W niedzielnym magazynie informacyjnym "Wiesti Niedieli" przedstawiono materiał filmowy, w którym znalazło się stwierdzenie, że "Stalin już w maju (1939 roku) wiedział, że Hitler przygotował plan Weiss - plan ataku na Polskę. Atak miał nastąpić 26 sierpnia. Jednak zaczął się 1 września. A Polacy próbowali wszystkich przechytrzyć, proponując Japonii otwarcie drugiego frontu przeciwko Sowietom. Niemcy i Polska - z zachodu, Japonia - ze wschodu" - podkreśliła rosyjska telewizja. - Polska miała podstawy, by uważać Hitlera za sojusznika - układ z 1934 roku. W jego tajnej części Berlin i Warszawa obiecały sobie wzajemnie pomoc wojskową - dodała. W materiale wystąpiło m.in. dwoje członków powołanej niedawno przez rosyjskiego prezydenta Dmitrija Miedwiediewa Komisji ds. Przeciwdziałania Próbom Fałszowania Historii na Szkodę Rosji - Natalia Narocznicka i Aleksandr Czubarian. Ta pierwsza podkreśliła, że za sprawą paktu Ribbentrop - Mołotow "sferą wpływów Związku Radzieckiego stały się terytoria, które 20 lat wcześniej były ziemiami imperium rosyjskiego". - Ta część Białorusi i Ukrainy, którą (Józef) Piłsudski i współcześni Polacy nazywają Wschodnią Polską, w rzeczywistości była częścią imperium rosyjskiego i została zajęta przez Polskę, która dokonała rozbioru Ukrainy i Białorusi na początku lat 20. - stwierdziła Narocznicka. - Polska bardzo się obraziła, że nie została zaproszona do udziału w rozbiorze Czechosłowacji - dodała.
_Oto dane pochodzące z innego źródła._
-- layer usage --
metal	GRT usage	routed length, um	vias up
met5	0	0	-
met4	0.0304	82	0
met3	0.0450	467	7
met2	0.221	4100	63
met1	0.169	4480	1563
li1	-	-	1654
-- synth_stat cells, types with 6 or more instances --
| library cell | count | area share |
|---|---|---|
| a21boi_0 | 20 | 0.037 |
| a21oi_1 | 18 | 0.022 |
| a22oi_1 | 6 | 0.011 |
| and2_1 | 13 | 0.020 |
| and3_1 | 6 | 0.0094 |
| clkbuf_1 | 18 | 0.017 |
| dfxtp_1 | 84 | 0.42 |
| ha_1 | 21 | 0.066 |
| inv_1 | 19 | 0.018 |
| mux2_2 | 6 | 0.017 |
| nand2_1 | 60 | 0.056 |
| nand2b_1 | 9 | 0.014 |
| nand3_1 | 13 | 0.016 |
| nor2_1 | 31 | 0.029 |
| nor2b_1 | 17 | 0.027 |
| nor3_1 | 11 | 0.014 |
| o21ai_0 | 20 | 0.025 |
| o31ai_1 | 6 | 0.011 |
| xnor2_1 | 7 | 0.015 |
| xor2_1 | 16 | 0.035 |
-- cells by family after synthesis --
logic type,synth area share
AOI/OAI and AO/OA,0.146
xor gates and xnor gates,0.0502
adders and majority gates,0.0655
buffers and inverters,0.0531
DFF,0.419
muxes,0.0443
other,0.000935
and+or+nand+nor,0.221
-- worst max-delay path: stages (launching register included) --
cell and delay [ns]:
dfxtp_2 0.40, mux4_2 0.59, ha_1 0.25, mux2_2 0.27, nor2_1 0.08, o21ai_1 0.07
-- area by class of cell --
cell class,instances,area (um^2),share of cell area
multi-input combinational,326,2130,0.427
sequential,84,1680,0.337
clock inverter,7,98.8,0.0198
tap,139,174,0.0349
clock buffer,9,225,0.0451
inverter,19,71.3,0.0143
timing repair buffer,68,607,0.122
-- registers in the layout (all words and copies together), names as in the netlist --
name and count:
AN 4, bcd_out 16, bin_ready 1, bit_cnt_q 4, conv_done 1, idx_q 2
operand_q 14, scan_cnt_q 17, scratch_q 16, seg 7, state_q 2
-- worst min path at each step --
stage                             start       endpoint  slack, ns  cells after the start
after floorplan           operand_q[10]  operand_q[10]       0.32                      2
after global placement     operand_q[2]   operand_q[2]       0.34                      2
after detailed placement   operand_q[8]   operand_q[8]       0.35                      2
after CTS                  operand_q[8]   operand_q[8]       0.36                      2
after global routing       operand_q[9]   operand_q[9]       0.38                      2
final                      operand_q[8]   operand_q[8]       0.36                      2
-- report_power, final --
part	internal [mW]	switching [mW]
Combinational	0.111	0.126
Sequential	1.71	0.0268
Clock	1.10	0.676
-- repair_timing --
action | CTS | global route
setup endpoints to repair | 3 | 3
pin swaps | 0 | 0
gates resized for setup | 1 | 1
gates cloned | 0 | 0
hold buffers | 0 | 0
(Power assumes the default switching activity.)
W niedzielnym materiale wykorzystano fragmenty filmu "Pakt Mołotowa - Ribbentropa", który rosyjska telewizja pokaże pod koniec sierpnia w ramach większego cyklu poświęconego 70. rocznicy wybuchu II wojny światowej.
Zdaniem historyków, emisja fałszującego historię filmu stanowi początek zmasowanej kampanii mającej na celu pomniejszenie winy Związku Socjalistycznych Republik Sowieckich za dokonane zbrodnie i współudział w rozpętaniu hekatomby drugiej wojny światowej. Niedzielny materiał filmowy oraz udział w nim członków Komisji ds. Przeciwdziałania Próbom Fałszowania Historii na Szkodę Rosji postawił w sytuacji nie do pozazdroszczenia rosyjskich historyków należących do Polsko-Rosyjskiej Grupy ds. Trudnych.